### WORK INSTRUCTIONS
Look through the lines below and extract each one that contains "constraint".

***** MATERIALS PROVIDED

### config.mk
export PLATFORM = sky130hd
export DESIGN_NAME = rr_shift_ctrl_flat
export DESIGN_NICKNAME = d
export VERILOG_FILES = /design/src/rtl/rr_shift_ctrl_if.sv /design/src/rtl/rr_shift_ctrl.sv /design/src/flat_wrapper.sv
export SDC_FILE = /design/constraint.sdc
export NUM_CORES = 1
export LEC_CHECK = 0
export ABC_AREA = 1
export CORE_MARGIN = 8
export CORE_UTILIZATION = 50
export CTS_CLUSTER_SIZE = 14
export DETAILED_ROUTE_END_ITERATION = 6
export PLACE_DENSITY_LB_ADDON = 0.25
export SYNTH_ARGS = -nofsm -noshare
export SYNTH_HDL_FRONTEND = slang
export SYNTH_SLANG_ARGS = --single-unit
### constraint.sdc
create_clock -name clk_i -period 2.7 [get_ports clk_i]
set_clock_uncertainty 0.1 [all_clocks]
set_input_delay 0.54 -clock clk_i [delete_from_list [all_inputs] [get_ports clk_i]]
set_output_delay 0.54 -clock clk_i [all_outputs]
set_load 0.05 [all_outputs]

**********

### EXERCISE RESULT
export SDC_FILE = /design/constraint.sdc
### constraint.sdc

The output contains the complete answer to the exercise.